(Dataset entries)
# # # # #

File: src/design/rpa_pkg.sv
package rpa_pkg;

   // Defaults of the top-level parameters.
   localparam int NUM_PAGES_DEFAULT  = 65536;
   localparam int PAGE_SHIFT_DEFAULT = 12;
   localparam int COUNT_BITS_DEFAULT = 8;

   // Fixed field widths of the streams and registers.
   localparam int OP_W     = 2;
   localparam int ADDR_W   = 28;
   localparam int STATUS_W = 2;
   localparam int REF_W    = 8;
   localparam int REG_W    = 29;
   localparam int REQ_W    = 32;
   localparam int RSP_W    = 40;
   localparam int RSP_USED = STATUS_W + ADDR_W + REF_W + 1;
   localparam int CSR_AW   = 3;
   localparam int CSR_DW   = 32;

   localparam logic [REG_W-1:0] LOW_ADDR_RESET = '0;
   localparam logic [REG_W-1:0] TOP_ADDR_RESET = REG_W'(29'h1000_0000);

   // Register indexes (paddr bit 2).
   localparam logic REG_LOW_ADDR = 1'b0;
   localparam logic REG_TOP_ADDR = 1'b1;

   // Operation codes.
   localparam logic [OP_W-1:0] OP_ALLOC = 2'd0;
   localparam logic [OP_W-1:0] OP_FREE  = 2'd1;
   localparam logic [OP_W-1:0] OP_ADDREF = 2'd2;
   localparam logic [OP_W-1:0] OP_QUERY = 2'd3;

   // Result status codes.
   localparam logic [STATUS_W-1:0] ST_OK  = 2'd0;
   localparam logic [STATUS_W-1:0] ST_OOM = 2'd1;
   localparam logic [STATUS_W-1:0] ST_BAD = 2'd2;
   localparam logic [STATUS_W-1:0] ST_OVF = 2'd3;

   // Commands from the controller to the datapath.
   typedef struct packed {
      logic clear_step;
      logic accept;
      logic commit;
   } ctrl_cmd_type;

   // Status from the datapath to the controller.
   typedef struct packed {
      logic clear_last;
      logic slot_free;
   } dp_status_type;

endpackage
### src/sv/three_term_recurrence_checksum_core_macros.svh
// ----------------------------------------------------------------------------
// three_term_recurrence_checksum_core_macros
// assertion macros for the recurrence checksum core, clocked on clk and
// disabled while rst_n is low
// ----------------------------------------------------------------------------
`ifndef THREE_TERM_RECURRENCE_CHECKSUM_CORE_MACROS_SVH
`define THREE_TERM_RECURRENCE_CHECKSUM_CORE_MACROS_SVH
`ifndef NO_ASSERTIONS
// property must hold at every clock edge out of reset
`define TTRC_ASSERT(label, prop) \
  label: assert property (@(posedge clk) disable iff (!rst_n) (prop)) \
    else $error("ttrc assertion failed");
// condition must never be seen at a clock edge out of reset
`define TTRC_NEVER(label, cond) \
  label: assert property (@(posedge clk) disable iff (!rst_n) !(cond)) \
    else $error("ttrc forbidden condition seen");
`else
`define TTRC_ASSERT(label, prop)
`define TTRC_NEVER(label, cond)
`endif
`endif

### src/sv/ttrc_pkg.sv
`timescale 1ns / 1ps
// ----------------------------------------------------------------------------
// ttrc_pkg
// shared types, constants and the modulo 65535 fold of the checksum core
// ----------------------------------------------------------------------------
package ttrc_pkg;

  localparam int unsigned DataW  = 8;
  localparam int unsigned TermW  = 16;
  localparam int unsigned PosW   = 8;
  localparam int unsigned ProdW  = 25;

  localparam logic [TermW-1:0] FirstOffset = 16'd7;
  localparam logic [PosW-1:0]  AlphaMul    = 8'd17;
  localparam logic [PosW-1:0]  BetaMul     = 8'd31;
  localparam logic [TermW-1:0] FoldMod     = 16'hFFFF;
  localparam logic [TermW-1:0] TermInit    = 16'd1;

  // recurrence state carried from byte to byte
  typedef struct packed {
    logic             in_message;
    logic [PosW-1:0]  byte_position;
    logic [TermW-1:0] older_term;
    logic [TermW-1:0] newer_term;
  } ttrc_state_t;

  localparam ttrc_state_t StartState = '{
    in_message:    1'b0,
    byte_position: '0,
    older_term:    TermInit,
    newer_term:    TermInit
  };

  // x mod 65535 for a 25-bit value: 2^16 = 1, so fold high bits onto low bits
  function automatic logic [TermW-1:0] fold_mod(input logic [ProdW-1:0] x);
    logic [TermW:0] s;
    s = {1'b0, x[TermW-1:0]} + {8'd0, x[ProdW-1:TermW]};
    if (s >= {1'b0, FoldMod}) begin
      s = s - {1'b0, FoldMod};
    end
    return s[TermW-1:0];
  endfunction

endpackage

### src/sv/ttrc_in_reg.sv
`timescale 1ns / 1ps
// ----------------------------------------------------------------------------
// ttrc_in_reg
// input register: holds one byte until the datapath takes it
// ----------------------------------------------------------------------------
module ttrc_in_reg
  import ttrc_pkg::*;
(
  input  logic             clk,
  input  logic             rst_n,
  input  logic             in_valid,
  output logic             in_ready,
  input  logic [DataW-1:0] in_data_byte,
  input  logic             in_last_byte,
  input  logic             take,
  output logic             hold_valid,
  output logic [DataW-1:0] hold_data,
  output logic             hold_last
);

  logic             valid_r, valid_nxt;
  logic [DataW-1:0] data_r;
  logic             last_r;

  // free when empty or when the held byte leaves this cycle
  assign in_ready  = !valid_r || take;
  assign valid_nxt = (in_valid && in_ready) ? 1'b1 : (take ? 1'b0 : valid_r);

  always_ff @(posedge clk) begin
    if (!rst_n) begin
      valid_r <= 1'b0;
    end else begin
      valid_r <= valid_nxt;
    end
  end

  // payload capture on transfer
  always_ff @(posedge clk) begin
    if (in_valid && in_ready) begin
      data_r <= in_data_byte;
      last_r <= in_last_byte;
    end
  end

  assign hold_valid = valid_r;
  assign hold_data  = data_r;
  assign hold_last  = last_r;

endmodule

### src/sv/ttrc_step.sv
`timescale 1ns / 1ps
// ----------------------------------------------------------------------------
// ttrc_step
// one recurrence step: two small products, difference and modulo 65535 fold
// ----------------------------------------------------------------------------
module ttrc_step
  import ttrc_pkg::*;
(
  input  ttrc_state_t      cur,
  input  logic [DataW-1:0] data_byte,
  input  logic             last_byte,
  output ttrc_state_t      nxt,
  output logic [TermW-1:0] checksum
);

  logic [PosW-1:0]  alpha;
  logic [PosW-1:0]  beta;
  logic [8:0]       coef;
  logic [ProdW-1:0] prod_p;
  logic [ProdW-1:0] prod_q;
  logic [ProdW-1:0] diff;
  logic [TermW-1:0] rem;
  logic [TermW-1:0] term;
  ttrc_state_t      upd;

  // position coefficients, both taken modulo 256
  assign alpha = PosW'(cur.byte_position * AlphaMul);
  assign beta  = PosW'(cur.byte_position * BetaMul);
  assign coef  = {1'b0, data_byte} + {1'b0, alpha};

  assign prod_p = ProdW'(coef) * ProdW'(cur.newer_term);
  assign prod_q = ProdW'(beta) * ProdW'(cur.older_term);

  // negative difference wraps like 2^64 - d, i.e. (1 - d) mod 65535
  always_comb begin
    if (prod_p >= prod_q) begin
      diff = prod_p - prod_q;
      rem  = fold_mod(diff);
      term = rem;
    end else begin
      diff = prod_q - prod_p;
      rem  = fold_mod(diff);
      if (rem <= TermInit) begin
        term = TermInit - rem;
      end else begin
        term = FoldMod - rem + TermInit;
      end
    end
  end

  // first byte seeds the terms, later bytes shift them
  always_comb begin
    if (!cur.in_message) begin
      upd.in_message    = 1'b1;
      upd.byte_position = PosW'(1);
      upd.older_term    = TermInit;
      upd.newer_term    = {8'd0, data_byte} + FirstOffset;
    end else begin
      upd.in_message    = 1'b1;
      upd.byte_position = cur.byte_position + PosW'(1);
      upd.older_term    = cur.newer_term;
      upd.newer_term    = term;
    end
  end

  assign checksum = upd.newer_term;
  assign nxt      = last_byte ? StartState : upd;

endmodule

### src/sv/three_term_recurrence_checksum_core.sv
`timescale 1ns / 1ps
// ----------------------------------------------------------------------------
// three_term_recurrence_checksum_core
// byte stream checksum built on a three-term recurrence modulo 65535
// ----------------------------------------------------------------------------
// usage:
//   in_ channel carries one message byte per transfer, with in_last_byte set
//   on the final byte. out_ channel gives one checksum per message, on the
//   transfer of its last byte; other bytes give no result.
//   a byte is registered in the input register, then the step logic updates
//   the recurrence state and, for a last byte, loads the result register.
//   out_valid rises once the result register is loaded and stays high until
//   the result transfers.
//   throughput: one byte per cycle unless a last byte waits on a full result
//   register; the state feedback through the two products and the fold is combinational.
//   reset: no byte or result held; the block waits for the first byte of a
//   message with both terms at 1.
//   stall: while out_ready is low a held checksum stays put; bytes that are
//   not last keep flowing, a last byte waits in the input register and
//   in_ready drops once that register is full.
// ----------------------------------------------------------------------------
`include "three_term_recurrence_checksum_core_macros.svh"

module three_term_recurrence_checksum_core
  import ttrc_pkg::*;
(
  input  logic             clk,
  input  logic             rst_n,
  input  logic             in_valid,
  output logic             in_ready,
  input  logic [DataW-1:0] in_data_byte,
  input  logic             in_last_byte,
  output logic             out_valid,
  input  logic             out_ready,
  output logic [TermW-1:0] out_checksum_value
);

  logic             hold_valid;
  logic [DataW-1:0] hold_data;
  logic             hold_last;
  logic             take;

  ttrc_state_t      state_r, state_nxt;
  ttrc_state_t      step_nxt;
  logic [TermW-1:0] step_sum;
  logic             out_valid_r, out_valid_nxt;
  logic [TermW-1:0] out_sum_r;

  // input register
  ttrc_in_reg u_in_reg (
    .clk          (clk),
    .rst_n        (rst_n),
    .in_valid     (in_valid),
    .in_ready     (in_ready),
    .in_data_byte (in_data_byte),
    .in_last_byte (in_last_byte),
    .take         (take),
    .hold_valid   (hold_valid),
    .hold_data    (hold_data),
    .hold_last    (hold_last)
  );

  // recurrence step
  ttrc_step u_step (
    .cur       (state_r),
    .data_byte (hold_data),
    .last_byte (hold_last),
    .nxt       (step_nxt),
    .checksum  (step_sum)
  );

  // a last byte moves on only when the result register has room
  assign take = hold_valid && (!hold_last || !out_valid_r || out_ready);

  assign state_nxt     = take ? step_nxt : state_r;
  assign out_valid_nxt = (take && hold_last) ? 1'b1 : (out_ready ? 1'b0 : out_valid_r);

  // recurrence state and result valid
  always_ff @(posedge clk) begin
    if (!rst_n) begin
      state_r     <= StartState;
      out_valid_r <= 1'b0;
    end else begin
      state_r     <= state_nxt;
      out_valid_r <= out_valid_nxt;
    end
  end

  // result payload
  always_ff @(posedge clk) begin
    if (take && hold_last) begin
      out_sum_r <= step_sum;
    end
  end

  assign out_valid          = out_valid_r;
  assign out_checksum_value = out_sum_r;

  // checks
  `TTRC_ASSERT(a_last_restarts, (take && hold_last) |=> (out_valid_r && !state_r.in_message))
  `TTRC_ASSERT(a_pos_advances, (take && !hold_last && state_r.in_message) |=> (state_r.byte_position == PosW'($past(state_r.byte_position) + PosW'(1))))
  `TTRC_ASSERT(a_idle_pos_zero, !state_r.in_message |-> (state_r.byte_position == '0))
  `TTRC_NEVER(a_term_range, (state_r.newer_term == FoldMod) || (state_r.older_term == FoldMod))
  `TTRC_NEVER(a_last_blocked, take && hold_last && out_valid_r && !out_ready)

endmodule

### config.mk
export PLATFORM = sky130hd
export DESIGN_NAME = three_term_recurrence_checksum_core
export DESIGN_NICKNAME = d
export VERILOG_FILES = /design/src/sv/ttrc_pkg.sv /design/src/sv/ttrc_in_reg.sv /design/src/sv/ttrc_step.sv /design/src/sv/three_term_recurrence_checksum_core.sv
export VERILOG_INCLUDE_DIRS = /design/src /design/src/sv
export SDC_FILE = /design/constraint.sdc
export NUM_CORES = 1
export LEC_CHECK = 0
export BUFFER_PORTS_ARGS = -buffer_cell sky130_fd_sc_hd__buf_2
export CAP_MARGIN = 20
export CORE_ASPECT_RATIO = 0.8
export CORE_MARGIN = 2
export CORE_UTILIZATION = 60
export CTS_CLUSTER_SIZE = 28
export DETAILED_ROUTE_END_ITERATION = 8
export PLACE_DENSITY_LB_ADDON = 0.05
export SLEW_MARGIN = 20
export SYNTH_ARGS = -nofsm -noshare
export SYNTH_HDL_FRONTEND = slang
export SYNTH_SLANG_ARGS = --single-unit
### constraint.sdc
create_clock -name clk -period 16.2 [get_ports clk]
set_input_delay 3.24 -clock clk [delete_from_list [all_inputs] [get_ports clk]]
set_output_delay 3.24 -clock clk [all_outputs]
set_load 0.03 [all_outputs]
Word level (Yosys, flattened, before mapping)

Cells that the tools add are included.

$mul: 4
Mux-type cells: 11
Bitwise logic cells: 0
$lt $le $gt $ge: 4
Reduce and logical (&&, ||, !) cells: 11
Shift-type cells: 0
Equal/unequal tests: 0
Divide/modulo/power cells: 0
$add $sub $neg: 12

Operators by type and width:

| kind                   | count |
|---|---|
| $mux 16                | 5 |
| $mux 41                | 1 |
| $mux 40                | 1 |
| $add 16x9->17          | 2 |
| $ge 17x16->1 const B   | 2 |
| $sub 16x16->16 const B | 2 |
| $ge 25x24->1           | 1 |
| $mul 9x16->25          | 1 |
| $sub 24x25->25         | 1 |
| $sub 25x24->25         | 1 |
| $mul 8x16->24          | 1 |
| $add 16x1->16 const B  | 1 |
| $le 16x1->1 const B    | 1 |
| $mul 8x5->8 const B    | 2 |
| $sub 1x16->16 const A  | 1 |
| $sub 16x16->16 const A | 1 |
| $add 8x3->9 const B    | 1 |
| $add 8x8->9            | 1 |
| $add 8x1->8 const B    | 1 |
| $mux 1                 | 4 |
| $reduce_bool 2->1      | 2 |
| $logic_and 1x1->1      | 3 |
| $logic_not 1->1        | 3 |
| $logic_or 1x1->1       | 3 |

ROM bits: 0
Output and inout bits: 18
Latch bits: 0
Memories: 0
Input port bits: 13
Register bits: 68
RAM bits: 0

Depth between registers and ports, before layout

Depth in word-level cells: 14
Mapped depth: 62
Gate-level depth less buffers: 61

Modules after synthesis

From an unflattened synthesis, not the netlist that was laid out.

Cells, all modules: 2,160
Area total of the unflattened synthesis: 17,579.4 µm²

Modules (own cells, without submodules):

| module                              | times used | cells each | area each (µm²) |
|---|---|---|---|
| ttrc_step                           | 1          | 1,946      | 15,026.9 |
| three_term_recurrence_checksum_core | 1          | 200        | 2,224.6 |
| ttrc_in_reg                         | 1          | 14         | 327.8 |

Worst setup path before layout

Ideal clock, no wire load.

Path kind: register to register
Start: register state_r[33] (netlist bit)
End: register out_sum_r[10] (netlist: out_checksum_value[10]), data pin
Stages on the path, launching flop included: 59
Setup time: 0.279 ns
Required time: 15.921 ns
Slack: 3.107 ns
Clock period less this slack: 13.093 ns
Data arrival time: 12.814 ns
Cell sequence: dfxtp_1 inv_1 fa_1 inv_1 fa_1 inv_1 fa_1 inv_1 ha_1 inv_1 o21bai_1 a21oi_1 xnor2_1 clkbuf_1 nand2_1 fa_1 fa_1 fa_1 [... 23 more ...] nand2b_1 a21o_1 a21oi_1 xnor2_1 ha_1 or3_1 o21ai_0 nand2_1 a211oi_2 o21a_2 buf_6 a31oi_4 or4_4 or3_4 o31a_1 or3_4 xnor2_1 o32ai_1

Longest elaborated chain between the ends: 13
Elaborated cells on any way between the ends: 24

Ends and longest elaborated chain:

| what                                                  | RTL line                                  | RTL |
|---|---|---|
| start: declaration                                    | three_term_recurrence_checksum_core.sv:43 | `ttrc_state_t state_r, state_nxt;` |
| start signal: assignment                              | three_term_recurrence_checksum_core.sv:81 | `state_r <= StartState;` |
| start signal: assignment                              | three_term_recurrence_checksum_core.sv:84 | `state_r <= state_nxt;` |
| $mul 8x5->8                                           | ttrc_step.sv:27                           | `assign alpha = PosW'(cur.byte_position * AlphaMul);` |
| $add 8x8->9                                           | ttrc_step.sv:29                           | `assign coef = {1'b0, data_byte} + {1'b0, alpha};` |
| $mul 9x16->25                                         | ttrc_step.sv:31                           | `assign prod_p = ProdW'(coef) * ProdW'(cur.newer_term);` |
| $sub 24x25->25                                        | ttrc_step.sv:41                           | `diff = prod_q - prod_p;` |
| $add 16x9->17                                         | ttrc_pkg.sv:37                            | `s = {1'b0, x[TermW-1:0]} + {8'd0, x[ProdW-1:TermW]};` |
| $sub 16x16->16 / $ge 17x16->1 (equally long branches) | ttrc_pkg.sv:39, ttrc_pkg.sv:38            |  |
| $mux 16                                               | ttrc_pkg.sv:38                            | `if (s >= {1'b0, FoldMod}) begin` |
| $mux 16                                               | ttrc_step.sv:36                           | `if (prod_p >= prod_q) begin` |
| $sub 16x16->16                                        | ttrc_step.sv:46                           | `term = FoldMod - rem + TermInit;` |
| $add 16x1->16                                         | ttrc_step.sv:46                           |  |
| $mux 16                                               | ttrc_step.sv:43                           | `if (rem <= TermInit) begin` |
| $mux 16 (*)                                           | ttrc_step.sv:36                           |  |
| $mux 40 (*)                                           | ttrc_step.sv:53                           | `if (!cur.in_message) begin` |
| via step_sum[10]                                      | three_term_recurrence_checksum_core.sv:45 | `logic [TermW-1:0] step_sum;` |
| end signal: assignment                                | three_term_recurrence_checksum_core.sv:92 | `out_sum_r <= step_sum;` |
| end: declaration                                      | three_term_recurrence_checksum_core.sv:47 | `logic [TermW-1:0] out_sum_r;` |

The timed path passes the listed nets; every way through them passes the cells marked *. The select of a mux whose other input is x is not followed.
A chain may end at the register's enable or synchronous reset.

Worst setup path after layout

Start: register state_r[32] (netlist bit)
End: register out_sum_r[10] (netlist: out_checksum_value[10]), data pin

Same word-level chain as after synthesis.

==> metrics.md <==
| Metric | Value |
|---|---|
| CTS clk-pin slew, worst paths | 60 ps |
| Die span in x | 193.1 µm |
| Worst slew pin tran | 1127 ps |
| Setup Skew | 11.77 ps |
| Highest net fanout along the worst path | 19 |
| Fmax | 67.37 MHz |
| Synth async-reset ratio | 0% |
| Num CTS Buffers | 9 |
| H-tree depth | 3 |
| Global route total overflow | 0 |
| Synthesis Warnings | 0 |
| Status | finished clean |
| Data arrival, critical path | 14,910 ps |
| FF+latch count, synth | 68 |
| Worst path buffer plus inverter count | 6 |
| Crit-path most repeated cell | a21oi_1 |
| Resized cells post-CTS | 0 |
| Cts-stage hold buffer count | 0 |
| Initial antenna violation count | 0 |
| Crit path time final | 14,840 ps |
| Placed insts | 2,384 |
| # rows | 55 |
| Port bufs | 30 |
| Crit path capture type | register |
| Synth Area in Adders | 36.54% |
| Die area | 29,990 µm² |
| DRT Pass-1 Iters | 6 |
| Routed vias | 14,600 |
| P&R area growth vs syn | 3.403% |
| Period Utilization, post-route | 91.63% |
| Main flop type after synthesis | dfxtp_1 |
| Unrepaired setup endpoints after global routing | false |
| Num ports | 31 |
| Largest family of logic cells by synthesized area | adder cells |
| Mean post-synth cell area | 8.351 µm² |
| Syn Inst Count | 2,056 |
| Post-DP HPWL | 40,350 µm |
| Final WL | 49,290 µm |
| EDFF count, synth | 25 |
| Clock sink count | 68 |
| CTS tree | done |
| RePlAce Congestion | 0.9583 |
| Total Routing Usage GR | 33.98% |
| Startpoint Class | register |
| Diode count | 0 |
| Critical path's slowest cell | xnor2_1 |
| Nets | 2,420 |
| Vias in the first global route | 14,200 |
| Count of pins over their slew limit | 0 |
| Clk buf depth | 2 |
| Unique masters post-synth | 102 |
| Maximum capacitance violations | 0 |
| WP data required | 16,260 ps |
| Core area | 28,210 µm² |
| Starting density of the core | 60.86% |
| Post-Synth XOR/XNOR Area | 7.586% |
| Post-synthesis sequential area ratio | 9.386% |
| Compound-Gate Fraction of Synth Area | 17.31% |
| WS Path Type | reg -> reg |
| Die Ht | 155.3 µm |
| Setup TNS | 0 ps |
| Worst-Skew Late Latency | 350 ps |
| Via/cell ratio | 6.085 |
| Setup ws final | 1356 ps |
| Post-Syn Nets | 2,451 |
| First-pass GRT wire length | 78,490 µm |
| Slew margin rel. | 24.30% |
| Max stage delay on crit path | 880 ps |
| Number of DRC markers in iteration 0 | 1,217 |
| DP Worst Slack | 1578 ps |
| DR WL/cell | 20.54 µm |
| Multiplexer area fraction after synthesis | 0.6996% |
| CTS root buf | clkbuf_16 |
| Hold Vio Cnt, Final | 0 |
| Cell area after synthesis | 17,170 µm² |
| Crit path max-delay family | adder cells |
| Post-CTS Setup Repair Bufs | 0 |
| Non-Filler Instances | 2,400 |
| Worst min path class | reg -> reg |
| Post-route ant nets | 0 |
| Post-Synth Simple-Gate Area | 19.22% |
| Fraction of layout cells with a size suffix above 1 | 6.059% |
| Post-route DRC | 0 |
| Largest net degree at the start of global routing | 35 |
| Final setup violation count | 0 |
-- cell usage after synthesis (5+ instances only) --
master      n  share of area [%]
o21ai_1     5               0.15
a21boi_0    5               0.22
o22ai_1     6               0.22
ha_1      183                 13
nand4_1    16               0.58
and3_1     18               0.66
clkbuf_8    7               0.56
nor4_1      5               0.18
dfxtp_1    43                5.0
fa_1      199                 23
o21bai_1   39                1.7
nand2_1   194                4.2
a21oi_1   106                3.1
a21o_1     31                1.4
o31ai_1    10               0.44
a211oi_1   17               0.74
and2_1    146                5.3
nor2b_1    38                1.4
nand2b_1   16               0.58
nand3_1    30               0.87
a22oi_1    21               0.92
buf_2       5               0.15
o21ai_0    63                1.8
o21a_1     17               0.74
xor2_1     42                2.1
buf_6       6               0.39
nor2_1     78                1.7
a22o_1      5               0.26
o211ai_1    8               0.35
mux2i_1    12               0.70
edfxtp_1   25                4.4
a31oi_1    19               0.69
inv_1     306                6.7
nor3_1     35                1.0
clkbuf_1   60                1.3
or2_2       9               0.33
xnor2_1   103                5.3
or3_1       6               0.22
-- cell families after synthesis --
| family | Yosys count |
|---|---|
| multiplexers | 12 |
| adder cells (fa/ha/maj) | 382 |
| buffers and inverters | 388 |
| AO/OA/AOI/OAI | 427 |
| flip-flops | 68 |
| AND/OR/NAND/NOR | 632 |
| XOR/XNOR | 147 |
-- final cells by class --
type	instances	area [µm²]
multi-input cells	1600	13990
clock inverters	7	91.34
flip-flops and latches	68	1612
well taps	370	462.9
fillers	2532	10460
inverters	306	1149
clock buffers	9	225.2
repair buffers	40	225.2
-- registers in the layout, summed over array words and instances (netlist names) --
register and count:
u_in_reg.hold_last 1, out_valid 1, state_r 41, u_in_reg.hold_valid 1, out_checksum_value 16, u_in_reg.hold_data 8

# # # # #

▶ [Exercise aim] Repeat the entries above exactly, beginning at their first line and ending with the line that contains "rst_n is low", with nothing added.

▶ [Exercise solution]
File: src/design/rpa_pkg.sv
package rpa_pkg;

   // Defaults of the top-level parameters.
   localparam int NUM_PAGES_DEFAULT  = 65536;
   localparam int PAGE_SHIFT_DEFAULT = 12;
   localparam int COUNT_BITS_DEFAULT = 8;

   // Fixed field widths of the streams and registers.
   localparam int OP_W     = 2;
   localparam int ADDR_W   = 28;
   localparam int STATUS_W = 2;
   localparam int REF_W    = 8;
   localparam int REG_W    = 29;
   localparam int REQ_W    = 32;
   localparam int RSP_W    = 40;
   localparam int RSP_USED = STATUS_W + ADDR_W + REF_W + 1;
   localparam int CSR_AW   = 3;
   localparam int CSR_DW   = 32;

   localparam logic [REG_W-1:0] LOW_ADDR_RESET = '0;
   localparam logic [REG_W-1:0] TOP_ADDR_RESET = REG_W'(29'h1000_0000);

   // Register indexes (paddr bit 2).
   localparam logic REG_LOW_ADDR = 1'b0;
   localparam logic REG_TOP_ADDR = 1'b1;

   // Operation codes.
   localparam logic [OP_W-1:0] OP_ALLOC = 2'd0;
   localparam logic [OP_W-1:0] OP_FREE  = 2'd1;
   localparam logic [OP_W-1:0] OP_ADDREF = 2'd2;
   localparam logic [OP_W-1:0] OP_QUERY = 2'd3;

   // Result status codes.
   localparam logic [STATUS_W-1:0] ST_OK  = 2'd0;
   localparam logic [STATUS_W-1:0] ST_OOM = 2'd1;
   localparam logic [STATUS_W-1:0] ST_BAD = 2'd2;
   localparam logic [STATUS_W-1:0] ST_OVF = 2'd3;

   // Commands from the controller to the datapath.
   typedef struct packed {
      logic clear_step;
      logic accept;
      logic commit;
   } ctrl_cmd_type;

   // Status from the datapath to the controller.
   typedef struct packed {
      logic clear_last;
      logic slot_free;
   } dp_status_type;

endpackage
### src/sv/three_term_recurrence_checksum_core_macros.svh
// ----------------------------------------------------------------------------
// three_term_recurrence_checksum_core_macros
// assertion macros for the recurrence checksum core, clocked on clk and
// disabled while rst_n is low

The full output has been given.